W kierunku spadku wartości wskaźnika najbardziej oddziałują zmiany wartości zmiennych obrazujących podstawowe strumienie na rynku pracy: liczba osób rejestrujących się jako bezrobotne oraz wyrejestrowania z urzędu pracy z tytułu podjęcia zatrudnienia.
"W pierwszym przypadku w ujęciu miesięcznym odnotowano blisko 8-proc. spadek. W drugim przypadku odnotowano we wrześniu w porównaniu do sierpnia blisko 8-proc. wzrost. Co ciekawe, wzrost odpływu z bezrobocia do zatrudnienia nastąpił mimo korekty w dół liczby nowo opublikowanych ofert pracy w urzędach pracy (o około 3 proc.)" - napisano.
"Ofert pracy publikowanych jest nieustannie więcej niż osób bezrobotnych, które wyrejestrowują się z urzędu z tytułu podjęcia zatrudnienia. Z kolei, mniejszy napływ do bezrobocia przekładać powinien się na niższą stopę bezrobocia, jednak jeśli weźmiemy pod uwagę przeciętnie stosunkowo niski poziom zatrudnialności osób bezrobotnych zarejestrowanych w urzędach pracy, to prawdopodobieństwo dopasowania do ofert pracy jest relatywnie niewielkie" - dodano.
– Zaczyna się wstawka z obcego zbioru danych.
==> src/rtl/xgmii_pkg.sv <==
// Shared XGMII constants, lane-state encoding and idle-word detection for the
// loopback switch.
package xgmii_pkg;

    localparam int XGMII_DW = 64;
    localparam int XGMII_CW = XGMII_DW / 8;

    localparam logic [7:0] XGMII_IDLE_BYTE = 8'h07;
    localparam logic [7:0] XGMII_ERR_BYTE  = 8'hFE;

    localparam logic [XGMII_DW-1:0] XGMII_IDLE_WORD = {XGMII_CW{XGMII_IDLE_BYTE}};

    typedef enum logic [1:0] {
        ST_NORMAL   = 2'd0,
        ST_TO_LB    = 2'd1,
        ST_LOOPBACK = 2'd2,
        ST_TO_NORM  = 2'd3
    } lane_state_e;

    // An XGMII word is idle only when every lane byte is a control 0x07.
    function automatic logic is_idle(input logic [XGMII_DW-1:0] d,
                                     input logic [XGMII_CW-1:0] c);
        return (c == {XGMII_CW{1'b1}}) && (d == XGMII_IDLE_WORD);
    endfunction

endpackage

==> src/rtl/xgmii_lb_lane.sv <==
// One XGMII lane of the loopback switch: mode FSM, switch-timeout counter,
// output muxes and the registered outputs.
module xgmii_lb_lane
    import xgmii_pkg::*;
#(
    parameter int DATA_W        = 64,
    parameter int CTRL_W        = DATA_W / 8,
    parameter int TMO_W         = 12,
    parameter int TMO_CYC       = 2048,
    parameter int TX_IDLE_IN_LB = 0
) (
    input  logic              clk,
    input  logic              rst_n,
    input  logic [DATA_W-1:0] mac_txd,
    input  logic [CTRL_W-1:0] mac_txc,
    input  logic [DATA_W-1:0] pcs_rxd,
    input  logic [CTRL_W-1:0] pcs_rxc,
    input  logic              lb_req,
    input  logic              clr_forced,
    output logic [DATA_W-1:0] pcs_txd,
    output logic [CTRL_W-1:0] pcs_txc,
    output logic [DATA_W-1:0] mac_rxd,
    output logic [CTRL_W-1:0] mac_rxc,
    output logic              lb_active,
    output logic              forced_sw
);

    localparam logic [DATA_W-1:0] IDLE_W   = {CTRL_W{XGMII_IDLE_BYTE}};
    localparam logic [DATA_W-1:0] ERR_W    = {CTRL_W{XGMII_ERR_BYTE}};
    localparam logic [TMO_W-1:0]  TMO_LAST = TMO_W'(TMO_CYC - 1);

    lane_state_e       state_q, state_d;
    logic [TMO_W-1:0]  cnt_q, cnt_d, cnt_inc;
    logic              forced_q, forced_d;
    logic              lb_active_q, lb_active_d;
    logic [DATA_W-1:0] mac_rxd_q, mac_rxd_d, pcs_txd_q, pcs_txd_d;
    logic [CTRL_W-1:0] mac_rxc_q, mac_rxc_d, pcs_txc_q, pcs_txc_d;
    logic              both_idle, timeout;

    always_comb begin
        both_idle = is_idle(mac_txd, mac_txc) && is_idle(pcs_rxd, pcs_rxc);
        timeout   = (cnt_q >= TMO_LAST);
        cnt_inc   = (cnt_q == {TMO_W{1'b1}}) ? cnt_q : cnt_q + 1'b1;

        state_d   = state_q;
        cnt_d     = cnt_q;
        forced_d  = clr_forced ? 1'b0 : forced_q;
        mac_rxd_d = pcs_rxd;
        mac_rxc_d = pcs_rxc;

        // Withdrawal beats the boundary, the boundary beats the timeout.
        case (state_q)
            ST_NORMAL: begin
                if (lb_req) begin
                    state_d = ST_TO_LB;
                    cnt_d   = '0;
                end
            end
            ST_TO_LB: begin
                if (!lb_req) begin
                    state_d = ST_NORMAL;
                end else if (both_idle) begin
                    mac_rxd_d = IDLE_W;
                    mac_rxc_d = '1;
                    state_d   = ST_LOOPBACK;
                end else if (timeout) begin
                    mac_rxd_d = ERR_W;
                    mac_rxc_d = '1;
                    forced_d  = 1'b1;
                    state_d   = ST_LOOPBACK;
                end else begin
                    cnt_d = cnt_inc;
                end
            end
            ST_LOOPBACK: begin
                mac_rxd_d = mac_txd;
                mac_rxc_d = mac_txc;
                if (!lb_req) begin
                    state_d = ST_TO_NORM;
                    cnt_d   = '0;
                end
            end
            ST_TO_NORM: begin
                mac_rxd_d = mac_txd;
                mac_rxc_d = mac_txc;
                if (lb_req) begin
                    state_d = ST_LOOPBACK;
                end else if (both_idle) begin
                    mac_rxd_d = IDLE_W;
                    mac_rxc_d = '1;
                    state_d   = ST_NORMAL;
                end else if (timeout) begin
                    mac_rxd_d = ERR_W;
                    mac_rxc_d = '1;
                    forced_d  = 1'b1;
                    state_d   = ST_NORMAL;
                end else begin
                    cnt_d = cnt_inc;
                end
            end
            default: state_d = ST_NORMAL;
        endcase

        // PCS TX follows the next-state so it flips with the mac_rx source.
        lb_active_d = (state_d == ST_LOOPBACK) || (state_d == ST_TO_NORM);
        if ((TX_IDLE_IN_LB != 0) && lb_active_d) begin
            pcs_txd_d = IDLE_W;
            pcs_txc_d = '1;
        end else begin
            pcs_txd_d = mac_txd;
            pcs_txc_d = mac_txc;
        end
    end

    always_ff @(posedge clk) begin
        if (!rst_n) begin
            state_q     <= ST_NORMAL;
            cnt_q       <= '0;
            forced_q    <= 1'b0;
            lb_active_q <= 1'b0;
            mac_rxd_q   <= IDLE_W;
            mac_rxc_q   <= '1;
            pcs_txd_q   <= IDLE_W;
            pcs_txc_q   <= '1;
        end else begin
            state_q     <= state_d;
            cnt_q       <= cnt_d;
            forced_q    <= forced_d;
            lb_active_q <= lb_active_d;
            mac_rxd_q   <= mac_rxd_d;
            mac_rxc_q   <= mac_rxc_d;
            pcs_txd_q   <= pcs_txd_d;
            pcs_txc_q   <= pcs_txc_d;
        end
    end

    assign mac_rxd   = mac_rxd_q;
    assign mac_rxc   = mac_rxc_q;
    assign pcs_txd   = pcs_txd_q;
    assign pcs_txc   = pcs_txc_q;
    assign lb_active = lb_active_q;
    assign forced_sw = forced_q;

endmodule

==> src/rtl/xgmii_lb_switch.sv <==
// N-lane XGMII crossbar between MAC and PCS with per-lane runtime loopback;
// each lane switches independently at idle boundaries.
module xgmii_lb_switch
    import xgmii_pkg::*;
#(
    parameter int LANES         = 4,
    parameter int DATA_W        = 64,
    parameter int TMO_W         = 12,
    parameter int TMO_CYC       = 2048,
    parameter int TX_IDLE_IN_LB = 0,
    localparam int CTRL_W       = DATA_W / 8
) (
    input  logic                    clk_156,
    input  logic                    reset_156m25_n,
    input  logic [LANES*DATA_W-1:0] mac_txd,
    input  logic [LANES*CTRL_W-1:0] mac_txc,
    input  logic [LANES*DATA_W-1:0] pcs_rxd,
    input  logic [LANES*CTRL_W-1:0] pcs_rxc,
    input  logic [LANES-1:0]        lb_req,
    input  logic                    clr_forced,
    output logic [LANES*DATA_W-1:0] pcs_txd,
    output logic [LANES*CTRL_W-1:0] pcs_txc,
    output logic [LANES*DATA_W-1:0] mac_rxd,
    output logic [LANES*CTRL_W-1:0] mac_rxc,
    output logic [LANES-1:0]        lb_active,
    output logic [LANES-1:0]        forced_sw
);

    for (genvar i = 0; i < LANES; i++) begin : g_lane
        xgmii_lb_lane #(
            .DATA_W       (DATA_W),
            .CTRL_W       (CTRL_W),
            .TMO_W        (TMO_W),
            .TMO_CYC      (TMO_CYC),
            .TX_IDLE_IN_LB(TX_IDLE_IN_LB)
        ) u_lane (
            .clk       (clk_156),
            .rst_n     (reset_156m25_n),
            .mac_txd   (mac_txd[i*DATA_W +: DATA_W]),
            .mac_txc   (mac_txc[i*CTRL_W +: CTRL_W]),
            .pcs_rxd   (pcs_rxd[i*DATA_W +: DATA_W]),
            .pcs_rxc   (pcs_rxc[i*CTRL_W +: CTRL_W]),
            .lb_req    (lb_req[i]),
            .clr_forced(clr_forced),
            .pcs_txd   (pcs_txd[i*DATA_W +: DATA_W]),
            .pcs_txc   (pcs_txc[i*CTRL_W +: CTRL_W]),
            .mac_rxd   (mac_rxd[i*DATA_W +: DATA_W]),
            .mac_rxc   (mac_rxc[i*CTRL_W +: CTRL_W]),
            .lb_active (lb_active[i]),
            .forced_sw (forced_sw[i])
        );
    end

endmodule

==> config.mk <==
export PLATFORM = sky130hd
export DESIGN_NAME = xgmii_lb_switch
export DESIGN_NICKNAME = d
export VERILOG_FILES = /design/src/rtl/xgmii_pkg.sv /design/src/rtl/xgmii_lb_lane.sv /design/src/rtl/xgmii_lb_switch.sv
export SDC_FILE = /design/constraint.sdc
export NUM_CORES = 1
export LEC_CHECK = 0
export ABC_AREA = 1
export ABC_CLOCK_PERIOD_IN_PS = 1720
export CORE_AREA = 8 8 448 450
export DETAILED_ROUTE_END_ITERATION = 10
export DIE_AREA = 0 0 456 458
export SLEW_MARGIN = 20
export SYNTH_ARGS = -nofsm -noshare
export SYNTH_HDL_FRONTEND = slang
export SYNTH_SLANG_ARGS = --single-unit
==> constraint.sdc <==
create_clock -name clk_156 -period 1.72 [get_ports clk_156]
set_input_delay 0.172 -clock clk_156 [delete_from_list [all_inputs] [get_ports clk_156]]
set_output_delay 0.172 -clock clk_156 [all_outputs]
set_load 0.02 [all_outputs]
; After elaboration in Yosys (flattened, before gate mapping)
; Cells that the tools add are included.
[totals]
inputBits = 583
regBits = 640
wordCells = 268
output_inout_bits = 584
[classes]
muxes = 148
addsub = 4
magnitude_cmp = 4
n_reduce_logical = 24
eq_ne = 56
[ops]
columns = op, count
row1 = $mux W64, 24
row2 = $pmux W64 S3, 4
row3 = $eq A64 B59 Y1 const B, 8
row4 = $mux W12, 28
row5 = $mux W8, 24
row6 = $pmux W12 S4, 4
row7 = $pmux W8 S3, 4
row8 = $eq A8 B8 Y1 const B, 8
row9 = $mux W2, 32
row10 = $add A12 B1 Y12 const B, 4
row11 = $eq A12 B12 Y1 const B, 4
row12 = $ge A12 B11 Y1 const B, 4
row13 = $eq A2 B2 Y1 const B, 16
row14 = $ne A2 B2 Y1 const B, 16
row15 = $pmux W2 S4, 4
row16 = $mux W1, 20
row17 = $reduce_and A4 Y1, 4
row18 = $logic_and A1 B1 Y1, 12
row19 = $eq A2 B1 Y1 const B, 4
row20 = $logic_not A2 Y1, 4
row21 = $pmux W1 S2, 4
row22 = $logic_or A1 B1 Y1, 4

; Depth between registers and ports, before layout
[depth]
word_depth = 8
depth_mapped = 15
ltp_nobuf = 15

; Cells and area by module
; From an unflattened synthesis, not the netlist that was laid out.
[hier_totals]
cells_unflattened = 5086
area_unflattened_um2 = 32692.6
[modules_own_cells]
columns = mod, cells_per_inst, area_per_inst_um2, seq_area_each_um2, n_inst
row1 = xgmii_lb_lane (g_lane[0].u_lane ...), 1274, 8149.1, 3203.1, 3
row2 = xgmii_lb_lane (g_lane[3].u_lane), 1264, 8245.4, 3183.1, 1

; Worst setup path before layout
; OpenSTA, ideal clock, no wires.
[synth_path]
path_kind = flip-flop to flip-flop
startpoint = reg g_lane[0].u_lane.cnt_q[0]
endpoint = reg g_lane[0].u_lane.mac_rxd_q[22]
period_less_slack_ns = 1.765
arrival_ns = 1.656
n_path_buf = 1
t_required_ns = 1.611
path_slack_ns = -0.045
setup_ns = 0.109
path_stages_with_launch = 13
cell_sequence = dfxtp_1 > ha_1 > nand3_1 > inv_1 > nand3_1 > nand2_2 > nand2_2 > clkbuf_1 > a21oi_1 > a21oi_1 > nand2_1 > nand2_1 > inv_1
[synth_via]
elab_chain_cells = 5
elab_cells_between_ends = 8
classes_between = 1 x order compare / 7 x mux
[synth_rtl]
columns = element, line_no
row1 = from (decl), xgmii_lb_lane.sv:33  ; logic [TMO_W-1:0] cnt_q, cnt_d, cnt_inc;
row2 = from (signal assigned), xgmii_lb_lane.sv:127  ; cnt_q <= cnt_d;
row3 = $ge A12 B11 Y1 (*), xgmii_lb_lane.sv:42  ; timeout = (cnt_q >= TMO_LAST);
row4 = $mux W64 (on tied branches), "xgmii_lb_lane.sv:92, xgmii_lb_lane.sv:66"
row5 = $mux W64 (on tied branches), "xgmii_lb_lane.sv:88, xgmii_lb_lane.sv:62"
row6 = $mux W64 (on tied branches), "xgmii_lb_lane.sv:86, xgmii_lb_lane.sv:60"
row7 = $pmux W64 S3 (*), xgmii_lb_lane.sv:52  ; case (state_q)
row8 = to (signal assigned), xgmii_lb_lane.sv:130  ; mac_rxd_q <= mac_rxd_d;
row9 = to (decl), xgmii_lb_lane.sv:36  ; logic [DATA_W-1:0] mac_rxd_q, mac_rxd_d, pcs_txd_q, pcs_txd_d;
; Every way passes the cells marked *; elsewhere a longest branch is shown, timed or not.
; A chain may end at the register's enable or synchronous reset.

; Worst setup path in the final report
[layout_path]
startpoint = reg g_lane[2].u_lane.cnt_q[1]
endpoint = reg g_lane[2].u_lane.mac_rxc_q[0]
[layout_via]
elab_chain_cells = 5
elab_cells_between_ends = 8
classes_between = 1 x order compare / 7 x mux
[layout_rtl]
columns = element, line_no
row1 = from (decl), xgmii_lb_lane.sv:33
row2 = from (signal assigned), xgmii_lb_lane.sv:127
row3 = $ge A12 B11 Y1 (*), xgmii_lb_lane.sv:42
row4 = $mux W8 (on tied branches), "xgmii_lb_lane.sv:92, xgmii_lb_lane.sv:66"
row5 = $mux W8 (on tied branches), "xgmii_lb_lane.sv:88, xgmii_lb_lane.sv:62"
row6 = $mux W8 (on tied branches), "xgmii_lb_lane.sv:86, xgmii_lb_lane.sv:60"
row7 = $pmux W8 S3 (*), xgmii_lb_lane.sv:52
row8 = to (signal assigned), xgmii_lb_lane.sv:131  ; mac_rxc_q <= mac_rxc_d;
row9 = to (decl), xgmii_lb_lane.sv:37  ; logic [CTRL_W-1:0] mac_rxc_q, mac_rxc_d, pcs_txc_q, pcs_txc_d;
; Marked as above.

==> results.md <==
- Final nets: between 7000 and 8000
- Total power: 46.5 mW
- Slew @ Worst Pin: 0.873 ns
- GP Congestion: a little over 1
- CTS Sinks: 640
- Critical Path Fanout Max: 15
- Drt drc: 0
- Slew Viols, Final: 0
- Top cell type's share of synthesized area: between 30% and 40%
- Vias in the first global route: between 40000 and 50000
- Share of cells above drive strength 1: about 28%
- Final Hold Viols: 0
- Internal: approximately 32 mW
- Fin crit period: between 1.5 and 2 ns
- Maximum vdd drop: a little over 0.8 mV
- Cell Area, Placed: between 50000 and 60000 sq um
- Clk root buf: clkbuf_16
- Status: finished, violations left
- Worst Hold Slack: 0.0192 ns
- Cell leakage power: about 30 nW
- Seq pwr share: between 30% and 40%
- Area growth syn-to-layout: 94.2%
- DRT Pass-1 Iters: 6
- YS warnings: 0
- Final wirelength: around 260 mm
- Type of destination of the critical path: flop
- Period utilisation layout: 108%
- Area of the mapped netlist: 32500 sq um
- CTS tree: yes
- CTS clock-pin slew for the worst setup and hold paths: 0.06 ns
- Req. time, crit path: between 2 and 2.5 ns
- Initial Util: about 17%
- Placement row count: 162
- Worst Hold Class: in -> reg
- Netlist cell types: 40
- Area of the multi-input gates: about 18000 sq um
- # IOs: approximately 1200
- HPWL after DPL: between 200 and 250 mm
- H-tree levels: 3
- Critical path class: reg -> reg
- RSZ-0062 raised after global routing: true
- Synth async-reset ratio: 0%
- Mapped Avg Cell Area: around 6.6 sq um
- Die height: between 400 and 500 um
- Most frequent cell after synthesis: nand2_1
- I/O Buffers: about 1200
- Dominant cells by area after synthesis: dfxtp_1 (39%), nand2_1 (14%), inv_1 (8.2%), a21oi_1 (7.4%), nand3_1 (6.2%)
- Fin worst setup slack: -0.134 ns
- Die area: between 200000 and 250000 sq um
- Syn_nets: around 5500
- Core area: ~190000 sq um
- Slew HR: a little over two fifths
- Max_cap viols: 0
- Fmax: between 0.5 and 0.6 GHz
- Gate power share: 23.3%
- Maximum clock insertion buffer count: 3
- Initial drt markers: roughly 4400
- Number of synthesized flops with an enable pin: 0
- Latest clock arrival within the worst-skew pair: approximately 0.75 ns
- Switching pwr: roughly 15 mW
- Grt ovf: 0
- Synthesis-stage register bit count: 640
- Layout fillers: a little over 20000
- Vias per cell: between 4 and 5
- Post-synthesis sequential area ratio: approximately two fifths
- Pre-CTS setup slack: -1.21 ns
- Startpoint Class: flop
- Vias: about 45000
- Clk_skew: just over 0.05 ns
- Clock Power Share: 41.7%
- Finished Cell Area: ~63000 sq um
- Setup violation total in the final timing report: ~150
- Net Sw Frac: about a third
- Initial antenna violation count: a little under 90
- DRT antenna net count: 0
- Largest net degree at the start of global routing: 67
- First-pass GRT wire length: 343 mm
- Mapped Cells: 4946
- Primary FF master, synth: dfxtp_1
- Worst EP arrival: 2.41 ns
- FF+latch area: approximately 13000 sq um
- Num CTS Buffers: between 80 and 90
- Avg WL per Cell: 26.9 um
- Synth area leader: dfxtp_1
- Total GRT Usage: about 23%
- Pwr Density: 738 nW/um^2
- Top post-synthesis cells by count: nand2_1 (1193), inv_1 (710), dfxtp_1 (640), a21oi_1 (482), nand3_1 (401)
- Failing checks: negative setup slack
- Die W: 456 um
[power by group through the flow]
stage | clock network [mW] | registers, mW | logic, mW
3_3_place_gp | 0 | 16.6 | 10.7
2_1_floorplan | 0 | 17.5 | 2.50
3_5_place_dp | 0 | 16.6 | 10.7
5_1_grt | 20.5 | 16.3 | 11.4
6_report | 19.4 | 16.3 | 10.9
4_1_cts | 20.0 | 16.2 | 10.3
[final timing paths]
path / end / cells past startpoint / start / slack (ns)
setup / recovery: g_lane[2].u_lane.mac_rxc[0]$_SDFF_PN1_ / 8 / g_lane[2].u_lane.cnt_q[1]$_SDFFE_PN0P_ / -0.13
hold / removal: g_lane[0].u_lane.mac_rxd[0]$_SDFF_PN1_ / 6 / pcs_rxd[0] / 0.02
setup reg to reg: g_lane[2].u_lane.mac_rxc[0]$_SDFF_PN1_ / 8 / g_lane[2].u_lane.cnt_q[1]$_SDFFE_PN0P_ / -0.13
hold reg to reg: g_lane[3].u_lane.forced_sw$_SDFF_PN0_ / 2 / g_lane[3].u_lane.forced_sw$_SDFF_PN0_ / 0.47
[state kept, by name, summed over array words and instances (netlist names)]
| signal | flops |
|---|---|
| g_lane.u_lane.mac_rxd | 256 |
| g_lane.u_lane.pcs_txd | 256 |
| g_lane.u_lane.mac_rxc | 32 |
| g_lane.u_lane.forced_sw | 4 |
| g_lane.u_lane.pcs_txc | 32 |
| g_lane.u_lane.cnt_q | 48 |
| g_lane.u_lane.lb_active | 4 |
| g_lane.u_lane.state_q | 8 |
[layout make-up]
class | instances | area share, %
flip-flops and latches | 640 | 20.4
repair buffers | 2336 | 36.4
multi-input cells | 3229 | 28.6
inverters | 744 | 4.60
clock inverters | 50 | 1.00
well taps | 2542 | 5.04
diodes | 55 | 0.218
clock buffers | 109 | 3.76
repair inverters | 1 | 0.0258
[layer usage]
layer	wire [um]	global-route usage (%)	up-vias	part of all wire (%)
li1	-	-	20174	-
met2	119000	37.1	2615	46
met5	134	0	-	0.051
met1	99000	26.8	21377	38
met4	19900	14.4	22	7.6
met3	23200	5.70	639	8.9
[placed cells by master, fill, tap and decap left out, types with 27 or more instances in the layout]
cell type,instances
dlymetal6s2s_1,102
a21oi_1,429
dlygate4sd2_1,406
a21oi_2,49
clkbuf_16,109
nand3_1,273
a22oi_1,54
nand3_2,117
nor2_2,53
clkdlybuf4s50_1,456
or2_2,28
clkdlybuf4s15_2,85
o21ai_0,165
nand2_1,1038
inv_1,655
inv_2,77
nand2_2,103
diode_2,55
buf_6,55
nor2_4,35
dlygate4sd3_1,97
clkdlybuf4s15_1,89
xor2_1,30
nor2_1,313
o21ai_2,33
dfxtp_2,27
nand4_1,124
o211ai_1,150
nand2_4,54
o21ai_1,37
buf_12,102
buf_4,877
dfxtp_1,610
[metrics by stage]
stage	util, %	TNS (ns)	cells
4_1_cts	30.2	-2.00	9501
6_report	32.6	-7.18	9706
2_1_floorplan	-	0	4946
3_3_place_gp	27.9	-252.45	9269
5_1_grt	32.6	-27.43	9693
3_5_place_dp	27.9	-258.53	9269
[logic make-up (layout without fill, tap and decap cells)]
group | Yosys count | count (layout) | share of synthesized area [%]
compound gates | 977 | 977 | 17.1
buf+inv | 1082 | 3240 | 13.4
xor+xnor | 37 | 37 | 0.998
simple gates | 2206 | 2211 | 28.8
other cells | 0 | 55 | 0
fa+ha+maj | 4 | 4 | 0.154
flops | 640 | 640 | 39.5
[repair_timing]
action | 4_1_cts | 5_1_grt
buffers inserted | 30 | 44
cloned | 28 | 31
hold endpoints to repair | 46 | 90
endpoints found under the setup margin | 889 | 338
pin swaps | 81 | 318
hold buffers | 16 | 81
gates resized for setup | 1074 | 800
[critical path, cell delays in order, from the launching register on]
cell and delay, ns:
dfxtp_2 0.35, ha_4 0.16, nand2_4 0.06, nor2_4 0.15, nand3_4 0.11, nand2_8 0.16
buf_8 0.19, a21oi_1 0.08, o211ai_1 0.42
(Power assumes the default switching activity.)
BIEC podaje, że bardziej niepokojące informacje płyną z porównania danych dotyczących liczby zarejestrowanych osób zwolnionych z przyczyn leżących po stronie zakładów pracy. Jest to wartość, która sygnalnie wskazuje na trudności funkcjonowania przedsiębiorstw.
"Zmiany choć mają charakter wręcz pełzający, a całkowita liczba takich zarejestrowanych bezrobotnych jest mała (nieco ponad 30 tys. osób), to od kwietnia do września wzrosła ona o ponad 11 proc." - napisano w raporcie.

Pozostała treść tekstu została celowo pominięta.